CJefferson · on Feb 27, 2017

Ah, that is a much more sensible request! Sorry for my harsh reply.

hvidgaard · on Feb 27, 2017

You can, but they should reengineer Git to use any hash function, and not assume output length.

mattkrause · on Feb 27, 2017

I think the bigger problem is that tons of other stuff also assumes the output length.

hvidgaard · on Feb 27, 2017

That can be mitegated, but the sooner steps are made towards changing it, the easier it will be.

chmike · on Feb 27, 2017

The forged hash collision will always be a weak point. Things will get worse with cost reduction of processing power. It's a loosing battle.

The only way to detect without error two identical files is by comparing the files. This comparison can be speed up by comparing compressed version of the files.

The other functionality of hashes is to build a presumably unique file identifier. The byte sequence of the compressed file could serve as identifer.

So instead of using the file system as index with the sha1 name as file name, we would have to build a specific database organized as a set whose values (compressed files) would be the keys. A hash index could be used to speed up the search and equality test. Here a very fast hash would do the trick. Sha1 or a faster hash would be ok. The file system could then be used to organize the hash buckets as does git.

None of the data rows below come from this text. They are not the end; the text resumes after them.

<file path="src/rtl/icache_refill_pkg.sv">
// Shared instruction-cache line geometry and refill FSM encoding.
// Imported by the cache and the refill engine so both agree on line size.
package icache_refill_pkg;

  localparam int ICACHE_BLOCK_WIDTH = 4;
  localparam int ICACHE_BLOCK_SIZE  = 2 ** ICACHE_BLOCK_WIDTH;

  typedef enum logic [1:0] {
    ST_IDLE,
    ST_REQ,
    ST_FILL,
    ST_DONE
  } refill_state_e;

endpackage

</file>
<file path="src/rtl/icache_refill.sv">
// Instruction-cache line refill: reads a line byte-by-byte from RAM
// and hands it to the cache as a single one-cycle block write.
module icache_refill
  import icache_refill_pkg::*;
#(
  parameter  int BLOCK_WIDTH = ICACHE_BLOCK_WIDTH,
  localparam int BLOCK_SIZE  = 2 ** BLOCK_WIDTH
) (
  input  logic                    clkIn,
  input  logic                    resetIn,
  input  logic                    clearIn,
  input  logic                    missIn,
  input  logic [31:0]             missAddrIn,
  input  logic                    memGrantIn,
  input  logic [7:0]              ramDataIn,
  output logic                    memReqOut,
  output logic [31:0]             ramAddrOut,
  output logic                    ramReadEnable,
  output logic                    memDataValid,
  output logic [31:BLOCK_WIDTH]   memAddr,
  output logic [BLOCK_SIZE*8-1:0] memDataOut,
  output logic                    busy
);

  localparam logic [BLOCK_WIDTH:0] CNT_ONE  = 1;
  localparam logic [BLOCK_WIDTH:0] CNT_LAST = BLOCK_SIZE - 1;

  refill_state_e              state_q, state_d;
  logic [31:BLOCK_WIDTH]      lineAddr_q, lineAddr_d;
  logic [BLOCK_WIDTH:0]       issueCnt_q, issueCnt_d;
  logic [BLOCK_WIDTH:0]       recvCnt_q, recvCnt_d;
  logic [BLOCK_SIZE*8-1:0]    lineBuf_q, lineBuf_d;
  logic [31:0]                ramAddr_q, ramAddr_d;
  logic [31:BLOCK_WIDTH]      memAddr_q, memAddr_d;
  logic [BLOCK_SIZE*8-1:0]    memData_q, memData_d;

  logic unused_offset;
  assign unused_offset = ^missAddrIn[BLOCK_WIDTH-1:0];

  always_comb begin
    state_d       = state_q;
    lineAddr_d    = lineAddr_q;
    issueCnt_d    = issueCnt_q;
    recvCnt_d     = recvCnt_q;
    lineBuf_d     = lineBuf_q;
    ramAddr_d     = ramAddr_q;
    memAddr_d     = memAddr_q;
    memData_d     = memData_q;
    memReqOut     = 1'b0;
    ramReadEnable = 1'b0;
    memDataValid  = 1'b0;
    unique case (state_q)
      ST_IDLE: begin
        if (missIn && !clearIn) begin
          lineAddr_d = missAddrIn[31:BLOCK_WIDTH];
          state_d    = ST_REQ;
        end
      end
      ST_REQ: begin
        memReqOut = 1'b1;
        if (clearIn) begin
          state_d = ST_IDLE;
        end else if (memGrantIn) begin
          issueCnt_d = '0;
          recvCnt_d  = '0;
          state_d    = ST_FILL;
        end
      end
      ST_FILL: begin
        memReqOut = 1'b1;
        if (!issueCnt_q[BLOCK_WIDTH]) begin
          ramReadEnable = 1'b1;
          ramAddr_d     = {lineAddr_q, issueCnt_q[BLOCK_WIDTH-1:0]};
          issueCnt_d    = issueCnt_q + CNT_ONE;
        end
        // RAM data lags the address by one cycle, so capture starts late
        if (issueCnt_q != '0) begin
          lineBuf_d[{recvCnt_q[BLOCK_WIDTH-1:0], 3'b000} +: 8] = ramDataIn;
          recvCnt_d = recvCnt_q + CNT_ONE;
        end
        if (clearIn) begin
          state_d = ST_IDLE;
        end else if (issueCnt_q != '0 && recvCnt_q == CNT_LAST) begin
          memAddr_d = lineAddr_q;
          memData_d = lineBuf_d;
          state_d   = ST_DONE;
        end
      end
      ST_DONE: begin
        memDataValid = 1'b1;
        state_d      = ST_IDLE;
      end
    endcase
  end

  always_ff @(posedge clkIn) begin
    if (resetIn) begin
      state_q    <= ST_IDLE;
      lineAddr_q <= '0;
      issueCnt_q <= '0;
      recvCnt_q  <= '0;
      lineBuf_q  <= '0;
      ramAddr_q  <= '0;
      memAddr_q  <= '0;
      memData_q  <= '0;
    end else begin
      state_q    <= state_d;
      lineAddr_q <= lineAddr_d;
      issueCnt_q <= issueCnt_d;
      recvCnt_q  <= recvCnt_d;
      lineBuf_q  <= lineBuf_d;
      ramAddr_q  <= ramAddr_d;
      memAddr_q  <= memAddr_d;
      memData_q  <= memData_d;
    end
  end

  assign ramAddrOut = ramAddr_d;
  assign memAddr    = memAddr_q;
  assign memDataOut = memData_q;
  assign busy       = (state_q != ST_IDLE);

endmodule

</file>
==> config.mk <==
export PLATFORM = sky130hd
export DESIGN_NAME = gray_step_ctrl
export DESIGN_NICKNAME = d
export VERILOG_FILES = /design/src/rtl/gray_step_ctrl_pkg.sv /design/src/rtl/gray_step_ctrl_gray_conv3.sv /design/src/rtl/gray_step_ctrl.sv
export SDC_FILE = /design/constraint.sdc
export NUM_CORES = 1
export LEC_CHECK = 0
export BUFFER_PORTS_ARGS = -buffer_cell sky130_fd_sc_hd__buf_2
export CORE_UTILIZATION = 55
export DETAILED_ROUTE_END_ITERATION = 10
export GPL_ROUTABILITY_DRIVEN = 0
export PLACE_DENSITY = 0.81
export RECOVER_POWER = 25
export SLEW_MARGIN = 40
export SYNTH_ARGS = -nofsm -noshare
export SYNTH_HDL_FRONTEND = slang
export SYNTH_SLANG_ARGS = --single-unit
==> constraint.sdc <==
create_clock -name clk -period 2.9 [get_ports clk]
set_input_delay 0.145 -clock clk [delete_from_list [all_inputs] [get_ports clk]]
set_output_delay 0.145 -clock clk [all_outputs]
set_load 0.1 [all_outputs]
File: config.mk
export PLATFORM = sky130hd
export DESIGN_NAME = cu_fetch_pc_gen
export DESIGN_NICKNAME = d
export VERILOG_FILES = /design/src/rtl/cu_pkg.sv /design/src/rtl/cu_fetch_pc_gen.sv
export SDC_FILE = /design/constraint.sdc
export NUM_CORES = 1
export LEC_CHECK = 0
export CORE_UTILIZATION = 40
export DETAILED_ROUTE_END_ITERATION = 8
export GPL_TIMING_DRIVEN = 0
export HOLD_SLACK_MARGIN = 0.1
export SYNTH_ARGS = -nofsm -noshare
export SYNTH_HDL_FRONTEND = slang
export SYNTH_SLANG_ARGS = --single-unit
export TNS_END_PERCENT = 5
File: constraint.sdc
create_clock -name soc_clk -period 3.8 [get_ports soc_clk]
set_input_delay 0.38 -clock soc_clk [delete_from_list [all_inputs] [get_ports soc_clk]]
set_output_delay 0.38 -clock soc_clk [all_outputs]
set_load 0.03 [all_outputs]
File: src/rtl/cu_pkg.sv
// Shared types and constants for the control-unit fetch path.
package cu_pkg;

    typedef enum logic [1:0] {
        IDLE  = 2'd0,
        ISSUE = 2'd1,
        WAIT  = 2'd2,
        HALT  = 2'd3
    } fetch_state_t;

    localparam logic [31:0] WORD_BYTES = 32'd4;
    localparam logic [3:0]  BE_WORD    = 4'b1111;
    localparam logic        MEM_READ   = 1'b0;

endpackage
`src/rtl/pim_seq_ctrl.sv`:
```
`default_nettype none
// ============================================================================
// Module   : pim_seq_ctrl
// Purpose  : Sequencer for a processing-in-memory macro. It decodes bus
//            accesses into weight and activation beats, steps word-line
//            writes, runs the fixed-length compute and result-wait phases,
//            and holds the result-valid, sticky error and done-interrupt
//            status.
// Ports    : i_clk, i_rst_n (synchronous, active-low)
//            i_valid, i_address           - bus access strobe / address
//            o_weight_in_en/out_en/sel    - weight beat accept, WL write, lane
//            o_WL_address                 - current word line
//            o_activation_in_en/out_en/sel- activation accept, push, lane
//            o_result_in_en/out_en        - result capture / result read
//            o_counter                    - phase counter (saturating)
//            o_busy, o_valid, o_err, o_irq- status
// Revision : 1.0 - initial release
// ============================================================================
module pim_seq_ctrl #(
  parameter logic [31:0] BASE_ADDR    = 32'h4000_0000,
  parameter int          N_LANES      = 4,
  parameter int          WL_DEPTH     = 288,
  parameter int          WORDS_PER_WL = 16,
  parameter int          ACT_WORDS    = 72,
  parameter int          COMP_CYCLES  = 64,
  parameter int          ACT_STRIDE   = 8,
  parameter int          RES_LAT      = 8
) (
  input  logic                        i_clk,
  input  logic                        i_rst_n,
  input  logic                        i_valid,
  input  logic [31:0]                 i_address,
  output logic                        o_weight_in_en,
  output logic                        o_weight_out_en,
  output logic [$clog2(N_LANES)-1:0]  o_weight_sel,
  output logic [$clog2(WL_DEPTH)-1:0] o_WL_address,
  output logic                        o_activation_in_en,
  output logic                        o_activation_out_en,
  output logic [$clog2(N_LANES)-1:0]  o_activation_sel,
  output logic                        o_result_in_en,
  output logic                        o_result_out_en,
  output logic [7:0]                  o_counter,
  output logic                        o_busy,
  output logic                        o_valid,
  output logic                        o_err,
  output logic                        o_irq
);

  localparam int c_SEL_W = $clog2(N_LANES);
  localparam int c_WL_W  = $clog2(WL_DEPTH);

  localparam logic [1:0] c_ST_IDLE = 2'd0;
  localparam logic [1:0] c_ST_ACT  = 2'd1;
  localparam logic [1:0] c_ST_COMP = 2'd2;
  localparam logic [1:0] c_ST_RES  = 2'd3;

  localparam logic [31:0] c_OFF_STATUS = 32'h10;
  localparam logic [31:0] c_OFF_RESULT = 32'h20;
  localparam logic [31:0] c_OFF_CLEAR  = 32'h30;
  localparam logic [31:0] c_OFF_WGT    = 32'h100;
  localparam logic [31:0] c_OFF_ACT    = 32'h200;
  localparam logic [31:0] c_WGT_END    = 32'h100 + 32'(4 * N_LANES);
  localparam logic [31:0] c_ACT_END    = 32'h200 + 32'(4 * N_LANES);
  localparam logic [31:0] c_WIN_SIZE   = 32'h1000;

  localparam logic [15:0]       c_WPW_LAST  = 16'(WORDS_PER_WL - 1);
  localparam logic [15:0]       c_ACT_LAST  = 16'(ACT_WORDS - 1);
  localparam logic [15:0]       c_COMP_LAST = 16'(COMP_CYCLES - 1);
  localparam logic [15:0]       c_STR_LAST  = 16'(ACT_STRIDE - 1);
  localparam logic [15:0]       c_RES_LAST  = 16'(RES_LAT - 1);
  localparam logic [c_WL_W-1:0] c_WL_LAST   = c_WL_W'(WL_DEPTH - 1);

  logic [1:0]         r_state;
  logic [15:0]        r_wcnt;     // weight beats within the current word line
  logic [15:0]        r_acnt;     // activation beats of the current inference
  logic [15:0]        r_ph_cnt;   // cycle count inside COMP / RES
  logic [15:0]        r_str_cnt;  // position inside the activation stride
  logic [c_SEL_W-1:0] r_wsel;
  logic [c_SEL_W-1:0] r_asel;
  logic [c_WL_W-1:0]  r_wl;
  logic               r_wgt_out;
  logic               r_act_out;
  logic               r_res_out;
  logic               r_valid;
  logic               r_err;
  logic               r_irq;

  logic [31:0]        w_off;
  logic               w_in_win;
  logic               w_is_status;
  logic               w_is_rd;
  logic               w_is_clr;
  logic               w_is_wgt;
  logic               w_is_act;
  logic               w_undec;
  logic [c_SEL_W-1:0] w_lane;
  logic               w_busy;
  logic               w_wgt_acc;
  logic               w_act_acc;
  logic               w_res_cap;
  logic               w_err_evt;
  logic [15:0]        w_cnt_sel;

  // Address decode. The window is 4 KiB; the lane index sits in bits above
  // the word offset because the weight/activation bases are 256-aligned.
  always_comb begin
    w_off       = i_address - BASE_ADDR;
    w_in_win    = i_valid && (w_off < c_WIN_SIZE);
    w_is_status = w_in_win && (w_off == c_OFF_STATUS);
    w_is_rd     = w_in_win && (w_off == c_OFF_RESULT);
    w_is_clr    = w_in_win && (w_off == c_OFF_CLEAR);
    w_is_wgt    = w_in_win && (w_off >= c_OFF_WGT) && (w_off < c_WGT_END) &&
                  (w_off[1:0] == 2'b00);
    w_is_act    = w_in_win && (w_off >= c_OFF_ACT) && (w_off < c_ACT_END) &&
                  (w_off[1:0] == 2'b00);
    w_undec     = w_in_win && !(w_is_status || w_is_rd || w_is_clr ||
                                w_is_wgt || w_is_act);
    w_lane      = w_off[c_SEL_W+1:2];
  end

  always_comb begin
    w_busy    = (r_state == c_ST_COMP) || (r_state == c_ST_RES);
    w_wgt_acc = i_rst_n && w_is_wgt && (r_state == c_ST_IDLE);
    w_act_acc = i_rst_n && w_is_act &&
                ((r_state == c_ST_IDLE) || (r_state == c_ST_ACT));
    w_res_cap = (r_state == c_ST_RES) && (r_ph_cnt == c_RES_LAST);
    // Every condition that latches the sticky error; an overrun counts too.
    w_err_evt = w_undec ||
                (w_is_wgt && (r_state != c_ST_IDLE)) ||
                (w_is_act && w_busy) ||
                (w_is_rd && !r_valid) ||
                (w_res_cap && r_valid);
  end

  always_comb begin
    case (r_state)
      c_ST_IDLE: w_cnt_sel = r_wcnt;
      c_ST_ACT:  w_cnt_sel = r_acnt;
      default:   w_cnt_sel = r_ph_cnt;
    endcase
  end

  always_ff @(posedge i_clk) begin
    if (!i_rst_n) begin
      r_state   <= c_ST_IDLE;
      r_wcnt    <= '0;
      r_acnt    <= '0;
      r_ph_cnt  <= '0;
      r_str_cnt <= '0;
      r_wsel    <= '0;
      r_asel    <= '0;
      r_wl      <= '0;
      r_wgt_out <= 1'b0;
      r_act_out <= 1'b0;
      r_res_out <= 1'b0;
      r_valid   <= 1'b0;
      r_err     <= 1'b0;
      r_irq     <= 1'b0;
    end else begin
      r_wgt_out <= 1'b0;
      r_act_out <= 1'b0;
      r_res_out <= 1'b0;
      r_irq     <= 1'b0;

      if (w_wgt_acc) begin
        r_wsel <= w_lane;
        if (r_wcnt == c_WPW_LAST) begin
          r_wcnt    <= '0;
          r_wgt_out <= 1'b1;
        end else begin
          r_wcnt <= r_wcnt + 16'd1;
        end
      end

      // Word line advances one cycle after its write pulse.
      if (r_wgt_out) begin
        r_wl <= (r_wl == c_WL_LAST) ? '0 : r_wl + 1'b1;
      end

      case (r_state)
        c_ST_IDLE, c_ST_ACT: begin
          if (w_act_acc) begin
            r_asel <= w_lane;
            if (r_acnt == c_ACT_LAST) begin
              r_state   <= c_ST_COMP;
              r_acnt    <= '0;
              r_ph_cnt  <= '0;
              r_str_cnt <= '0;
            end else begin
              r_state <= c_ST_ACT;
              r_acnt  <= r_acnt + 16'd1;
            end
          end
        end
        c_ST_COMP: begin
          // Stride counter tracks counter mod ACT_STRIDE without a divider.
          r_act_out <= (r_str_cnt == c_STR_LAST);
          r_str_cnt <= (r_str_cnt == c_STR_LAST) ? '0 : r_str_cnt + 16'd1;
          if (r_ph_cnt == c_COMP_LAST) begin
            r_state  <= c_ST_RES;
            r_ph_cnt <= '0;
          end else begin
            r_ph_cnt <= r_ph_cnt + 16'd1;
          end
        end
        c_ST_RES: begin
          if (r_ph_cnt == c_RES_LAST) begin
            r_state  <= c_ST_IDLE;
            r_ph_cnt <= '0;
            r_irq    <= 1'b1;
          end else begin
            r_ph_cnt <= r_ph_cnt + 16'd1;
          end
        end
        default: r_state <= c_ST_IDLE;
      endcase

      // A fresh capture wins over a read clearing the old result.
      if (w_res_cap) begin
        r_valid <= 1'b1;
      end else if (w_is_rd && r_valid) begin
        r_valid <= 1'b0;
      end
      if (w_is_rd && r_valid) begin
        r_res_out <= 1'b1;
      end

      // A simultaneous error event keeps the flag set over a clear.
      if (w_err_evt) begin
        r_err <= 1'b1;
      end else if (w_is_clr) begin
        r_err <= 1'b0;
      end
    end
  end

  assign o_weight_in_en      = w_wgt_acc;
  assign o_weight_out_en     = r_wgt_out;
  assign o_weight_sel        = r_wsel;
  assign o_WL_address        = r_wl;
  assign o_activation_in_en  = w_act_acc;
  assign o_activation_out_en = r_act_out;
  assign o_activation_sel    = r_asel;
  assign o_result_in_en      = w_res_cap;
  assign o_result_out_en     = r_res_out;
  assign o_counter           = (w_cnt_sel > 16'd255) ? 8'hFF : w_cnt_sel[7:0];
  assign o_busy              = w_busy;
  assign o_valid             = r_valid;
  assign o_err               = r_err;
  assign o_irq               = r_irq;

endmodule
`default_nettype wire

```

File comparision would of course first compare compressed and uncompressed file size. Or use other hashes or longer hash values to detect different files. When all these values are identical, then a file comparison must be performed to detect if we have a collision.

File compression can only get better and faster.

So basically git would only need to add hash collision detection and the capacity to support different objects with the same hash identifier.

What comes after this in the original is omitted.